Tych przedstaiwcieli Partii słyszałem w radiu. Radia słucham często. Publicznego, innego nie. Od ćwierćwiecza radio to krytykuje aktualną władzę, jaka ona by w danym czasie nie była. To obyczaj mi bliski, ponadto jedno z ważniejszych zadań mediów. No i ci zaproszeni goście z Partii mówili, że trzeba z tym obyczajem skończyć. Jacyś "poprzednicy" też tak mówili? Czy wręcz robili? A może wrecz zrobili? W 2011 roku? Nie, duchowymi poprzednilami obecnych był właśnie Jerzy U. w roku 1981.
On Wed, 30 Dec 2015 13:10:11 +0100, ACMM-033 napisał/a:
[ciach]
[ciach]
TV to taka kontrolka istnienia cywilizacji, brzęczy se w tle i to znaczy że jest wszystko o.k., jeszcze cywilizacja istnieje. Jak przestaną nadawać to trzeba zacząć się bać :)
W dniu 2015-12-30 o 13:00, snipped-for-privacy@gmail.com pisze:
A było to tak: zaczynając od 39'go na wyścigi bolszewicy z nazistami wyżynali - głównie nasze elity. I do 1989 prowadzono bolszewizację tak intensywnie, że po odzyskaniu tej okrągłostołowej, koncesjonowanej niepodległości - niewielu już zostało takich, co *nie* przeniknęli sowietyzmem. I tu jeszcze jedna rzecz arcyważna: Amerykanie wymyślili sobie sposób na podkopywanie PRL-owskiego systemu - poprzez nagłaśnianie opozycyjnych działań, ale *tylko* upatrzonej części działaczy, a mianowicie "rewizjonistów". A co oznacza ten termin? Otóż byli to *odszczepieńcy*, którzy wcześniej bardzo, ale to bardzo - wdrażanie bolszewii u nas wspierali! A gdy wraz ze śmiercią Stalina nadeszły "nowe czasy", zakręt linii partyjnej spowodował, że oni po prostu wypadli z gry, znaleźli się za burtą, bez żadnej nadziei na wpływanie na władzę. Tu warto by jeszcze dodać garść szczegółów, ale w ich zakresie obowiązuje-obowiązkowa poprawność polityczna, czyli ordynarne kneblowanie!
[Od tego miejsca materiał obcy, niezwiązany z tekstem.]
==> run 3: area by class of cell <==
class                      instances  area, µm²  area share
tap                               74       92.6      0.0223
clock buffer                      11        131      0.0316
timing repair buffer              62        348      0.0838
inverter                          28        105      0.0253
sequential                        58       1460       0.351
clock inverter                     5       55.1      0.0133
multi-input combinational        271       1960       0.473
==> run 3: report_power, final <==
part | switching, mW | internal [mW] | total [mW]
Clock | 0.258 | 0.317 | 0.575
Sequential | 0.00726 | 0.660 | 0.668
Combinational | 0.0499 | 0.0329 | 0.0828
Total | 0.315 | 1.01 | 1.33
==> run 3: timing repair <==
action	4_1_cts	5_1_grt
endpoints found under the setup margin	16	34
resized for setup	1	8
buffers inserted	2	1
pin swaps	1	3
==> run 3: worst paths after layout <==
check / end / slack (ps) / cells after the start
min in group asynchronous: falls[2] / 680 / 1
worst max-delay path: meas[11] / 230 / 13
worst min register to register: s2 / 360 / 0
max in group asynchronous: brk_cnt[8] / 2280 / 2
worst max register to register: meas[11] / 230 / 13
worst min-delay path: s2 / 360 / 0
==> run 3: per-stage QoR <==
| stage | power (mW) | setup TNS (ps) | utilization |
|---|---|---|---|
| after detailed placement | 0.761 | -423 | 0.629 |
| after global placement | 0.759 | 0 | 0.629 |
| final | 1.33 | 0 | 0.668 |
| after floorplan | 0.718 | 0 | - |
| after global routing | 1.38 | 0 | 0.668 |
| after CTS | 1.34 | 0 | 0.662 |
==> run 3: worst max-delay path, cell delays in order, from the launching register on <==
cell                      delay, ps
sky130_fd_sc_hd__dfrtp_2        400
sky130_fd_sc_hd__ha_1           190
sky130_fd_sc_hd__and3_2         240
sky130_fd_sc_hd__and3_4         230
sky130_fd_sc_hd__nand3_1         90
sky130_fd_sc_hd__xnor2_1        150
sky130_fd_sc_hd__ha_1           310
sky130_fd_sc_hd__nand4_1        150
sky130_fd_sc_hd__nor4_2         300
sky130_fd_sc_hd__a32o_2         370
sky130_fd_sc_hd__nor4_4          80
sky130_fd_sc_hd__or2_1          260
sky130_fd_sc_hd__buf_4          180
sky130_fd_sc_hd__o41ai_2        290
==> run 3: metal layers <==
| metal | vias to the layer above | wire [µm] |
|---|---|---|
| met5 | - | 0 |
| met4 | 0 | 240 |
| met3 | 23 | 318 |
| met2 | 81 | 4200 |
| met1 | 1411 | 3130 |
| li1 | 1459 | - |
$ cat src/rtl/i2c_blk_pkg.sv
package i2c_blk_pkg;
    typedef enum logic [2:0] {
        ST_IDLE,
        ST_ADDR,
        ST_WDATA,
        ST_ACK,
        ST_TX,
        ST_RACK
    } xfer_state_t;
endpackage

$ cat src/rtl/i2c_line_cond.sv
module i2c_line_cond #(
    parameter int SYNC_STAGES = 2
) (
    input  logic clk_i,
    input  logic rst_ni,
    input  logic scl_i,
    input  logic sda_i,
    output logic scl_o,
    output logic scl_rise_o,
    output logic scl_fall_o,
    output logic sda_o,
    output logic start_o,
    output logic stop_o
);
    localparam int LINES = 2;

    logic [LINES-1:0] raw;
    logic [LINES-1:0] synced;
    logic [LINES-1:0] prev_q;

    assign raw = {sda_i, scl_i};

    for (genvar g = 0; g < LINES; g++) begin : g_sync
        logic [SYNC_STAGES-1:0] chain_q;
        always_ff @(posedge clk_i or negedge rst_ni) begin
            if (!rst_ni) chain_q <= '1;
            else         chain_q <= {chain_q[SYNC_STAGES-2:0], raw[g]};
        end
        assign synced[g] = chain_q[SYNC_STAGES-1];
    end

    always_ff @(posedge clk_i or negedge rst_ni) begin
        if (!rst_ni) prev_q <= '1;
        else         prev_q <= synced;
    end

    assign scl_o      = synced[0];
    assign sda_o      = synced[1];
    assign scl_rise_o = synced[0] & ~prev_q[0];
    assign scl_fall_o = ~synced[0] & prev_q[0];
    // SDA edges with SCL steadily high
    assign start_o    = synced[0] & prev_q[0] & prev_q[1] & ~synced[1];
    assign stop_o     = synced[0] & prev_q[0] & ~prev_q[1] & synced[1];
endmodule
Tedy sobie odpuszczę. Tym niemniej przez "Wolny Świat" wspierani byli *tylko* tacy działacze tzw. "opozycji", którzy mieli za sobą komunistyczną przeszłość! A po
1989 to oni właśnie okrzyknęli się trybunami ludu (a może powinienem napisać w cudzysłowie, i... dużymi literami?). I na miejscu wy-eksterminowanej polskiej elity, nastała nowa (j)elita (grube), które zabiegają intensywnie głównie o interesy zagranicznych sponsorów! A jakiekolwiek próby upominania się przez innych, o Polski interes - są traktowane jako... ksenofobia!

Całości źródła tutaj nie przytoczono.